What the exercise asks -
Only those lines in the data below from the line containing "- Initial DRC Count: 96 (was 69)" through the line containing "- CORE AREA: 4060 um^2 (unchanged)", both included, should be restated word for word.

(Stored items)
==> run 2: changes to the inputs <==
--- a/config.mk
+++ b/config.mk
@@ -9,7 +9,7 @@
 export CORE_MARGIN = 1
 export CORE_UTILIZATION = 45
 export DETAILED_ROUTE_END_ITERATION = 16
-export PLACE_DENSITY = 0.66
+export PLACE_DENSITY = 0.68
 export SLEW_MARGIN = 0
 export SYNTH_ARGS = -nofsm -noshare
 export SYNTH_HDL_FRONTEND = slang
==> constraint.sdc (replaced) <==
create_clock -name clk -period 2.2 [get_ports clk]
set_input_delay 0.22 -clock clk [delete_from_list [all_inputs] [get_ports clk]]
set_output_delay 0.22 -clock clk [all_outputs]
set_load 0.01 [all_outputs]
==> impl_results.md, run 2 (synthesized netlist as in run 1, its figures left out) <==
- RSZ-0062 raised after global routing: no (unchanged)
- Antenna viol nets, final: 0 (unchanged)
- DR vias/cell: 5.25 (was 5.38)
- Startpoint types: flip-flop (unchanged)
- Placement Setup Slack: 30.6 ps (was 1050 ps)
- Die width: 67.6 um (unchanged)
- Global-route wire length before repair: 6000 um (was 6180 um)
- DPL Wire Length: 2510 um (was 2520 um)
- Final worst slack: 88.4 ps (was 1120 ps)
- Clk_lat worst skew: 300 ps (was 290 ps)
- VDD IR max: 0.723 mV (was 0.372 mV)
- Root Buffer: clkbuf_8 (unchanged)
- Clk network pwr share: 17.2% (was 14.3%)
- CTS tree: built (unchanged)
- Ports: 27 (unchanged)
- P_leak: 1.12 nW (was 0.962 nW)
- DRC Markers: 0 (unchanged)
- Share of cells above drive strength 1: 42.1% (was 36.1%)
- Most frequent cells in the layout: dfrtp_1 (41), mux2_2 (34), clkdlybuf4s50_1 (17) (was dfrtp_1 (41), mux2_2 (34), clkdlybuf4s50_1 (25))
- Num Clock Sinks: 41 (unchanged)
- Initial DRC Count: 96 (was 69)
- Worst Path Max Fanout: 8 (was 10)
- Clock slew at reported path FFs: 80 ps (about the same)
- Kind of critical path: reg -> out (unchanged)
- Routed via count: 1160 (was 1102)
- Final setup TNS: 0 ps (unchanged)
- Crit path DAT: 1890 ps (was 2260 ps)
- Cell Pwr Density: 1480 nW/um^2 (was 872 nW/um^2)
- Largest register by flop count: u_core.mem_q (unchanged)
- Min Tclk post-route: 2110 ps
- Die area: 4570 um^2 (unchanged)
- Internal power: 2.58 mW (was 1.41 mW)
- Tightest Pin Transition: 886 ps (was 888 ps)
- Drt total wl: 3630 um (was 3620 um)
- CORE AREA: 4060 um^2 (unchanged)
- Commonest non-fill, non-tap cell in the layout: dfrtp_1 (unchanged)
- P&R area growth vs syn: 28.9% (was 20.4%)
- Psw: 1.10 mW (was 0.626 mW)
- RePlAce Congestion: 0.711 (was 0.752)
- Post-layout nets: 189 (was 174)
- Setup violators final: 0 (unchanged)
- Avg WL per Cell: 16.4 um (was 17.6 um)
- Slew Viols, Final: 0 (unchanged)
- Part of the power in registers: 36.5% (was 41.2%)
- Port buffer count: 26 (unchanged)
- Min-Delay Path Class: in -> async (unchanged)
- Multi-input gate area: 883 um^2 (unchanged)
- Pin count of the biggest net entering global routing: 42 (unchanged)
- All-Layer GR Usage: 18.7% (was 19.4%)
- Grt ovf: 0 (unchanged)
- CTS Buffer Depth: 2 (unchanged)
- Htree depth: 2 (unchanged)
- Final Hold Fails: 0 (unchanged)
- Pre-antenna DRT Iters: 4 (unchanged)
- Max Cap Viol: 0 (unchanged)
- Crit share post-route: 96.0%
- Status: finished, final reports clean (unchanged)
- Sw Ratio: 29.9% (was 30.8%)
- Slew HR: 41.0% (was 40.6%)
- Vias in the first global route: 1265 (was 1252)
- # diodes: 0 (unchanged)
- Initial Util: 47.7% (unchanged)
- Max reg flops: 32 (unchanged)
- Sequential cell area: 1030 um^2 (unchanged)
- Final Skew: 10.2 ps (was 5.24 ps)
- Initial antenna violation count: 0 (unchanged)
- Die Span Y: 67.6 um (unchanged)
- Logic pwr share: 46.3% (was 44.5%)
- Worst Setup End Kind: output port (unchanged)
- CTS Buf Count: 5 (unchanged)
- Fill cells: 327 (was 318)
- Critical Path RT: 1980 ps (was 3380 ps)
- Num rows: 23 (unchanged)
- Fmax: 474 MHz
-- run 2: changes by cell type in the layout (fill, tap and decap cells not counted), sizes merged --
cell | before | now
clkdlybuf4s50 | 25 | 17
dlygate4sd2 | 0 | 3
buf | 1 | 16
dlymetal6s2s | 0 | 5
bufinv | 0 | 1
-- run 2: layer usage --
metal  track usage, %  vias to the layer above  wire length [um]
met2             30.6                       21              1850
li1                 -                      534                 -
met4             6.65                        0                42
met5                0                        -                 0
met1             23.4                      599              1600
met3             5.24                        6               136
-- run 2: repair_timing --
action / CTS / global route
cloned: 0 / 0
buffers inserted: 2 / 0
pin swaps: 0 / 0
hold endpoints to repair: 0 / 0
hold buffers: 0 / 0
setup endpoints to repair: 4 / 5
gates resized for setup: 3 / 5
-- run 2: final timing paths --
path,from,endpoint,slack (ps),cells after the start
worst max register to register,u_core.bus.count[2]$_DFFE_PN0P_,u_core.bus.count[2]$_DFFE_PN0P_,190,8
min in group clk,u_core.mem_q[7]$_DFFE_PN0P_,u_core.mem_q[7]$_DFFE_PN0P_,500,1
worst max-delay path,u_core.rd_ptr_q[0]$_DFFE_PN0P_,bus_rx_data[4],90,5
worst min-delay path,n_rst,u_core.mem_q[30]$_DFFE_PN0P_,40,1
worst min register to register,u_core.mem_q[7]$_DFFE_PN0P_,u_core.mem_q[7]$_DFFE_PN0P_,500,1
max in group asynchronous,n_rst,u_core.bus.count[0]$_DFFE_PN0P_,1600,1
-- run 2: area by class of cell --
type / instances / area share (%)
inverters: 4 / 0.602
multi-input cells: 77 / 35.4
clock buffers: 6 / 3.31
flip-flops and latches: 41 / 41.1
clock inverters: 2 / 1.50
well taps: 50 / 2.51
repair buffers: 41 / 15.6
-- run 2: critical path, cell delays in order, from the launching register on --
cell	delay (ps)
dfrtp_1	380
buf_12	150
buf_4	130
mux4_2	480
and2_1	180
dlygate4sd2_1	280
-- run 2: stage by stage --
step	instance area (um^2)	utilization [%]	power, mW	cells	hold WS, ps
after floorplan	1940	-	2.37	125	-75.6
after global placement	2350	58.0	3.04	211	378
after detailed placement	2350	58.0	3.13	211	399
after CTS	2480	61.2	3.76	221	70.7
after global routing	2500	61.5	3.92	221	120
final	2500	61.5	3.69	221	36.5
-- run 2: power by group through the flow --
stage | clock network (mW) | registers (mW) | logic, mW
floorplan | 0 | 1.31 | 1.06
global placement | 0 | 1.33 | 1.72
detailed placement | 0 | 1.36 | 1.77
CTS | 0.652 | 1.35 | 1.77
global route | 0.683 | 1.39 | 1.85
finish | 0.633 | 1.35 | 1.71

Task response -
- Initial DRC Count: 96 (was 69)
- Worst Path Max Fanout: 8 (was 10)
- Clock slew at reported path FFs: 80 ps (about the same)
- Kind of critical path: reg -> out (unchanged)
- Routed via count: 1160 (was 1102)
- Final setup TNS: 0 ps (unchanged)
- Crit path DAT: 1890 ps (was 2260 ps)
- Cell Pwr Density: 1480 nW/um^2 (was 872 nW/um^2)
- Largest register by flop count: u_core.mem_q (unchanged)
- Min Tclk post-route: 2110 ps
- Die area: 4570 um^2 (unchanged)
- Internal power: 2.58 mW (was 1.41 mW)
- Tightest Pin Transition: 886 ps (was 888 ps)
- Drt total wl: 3630 um (was 3620 um)
- CORE AREA: 4060 um^2 (unchanged)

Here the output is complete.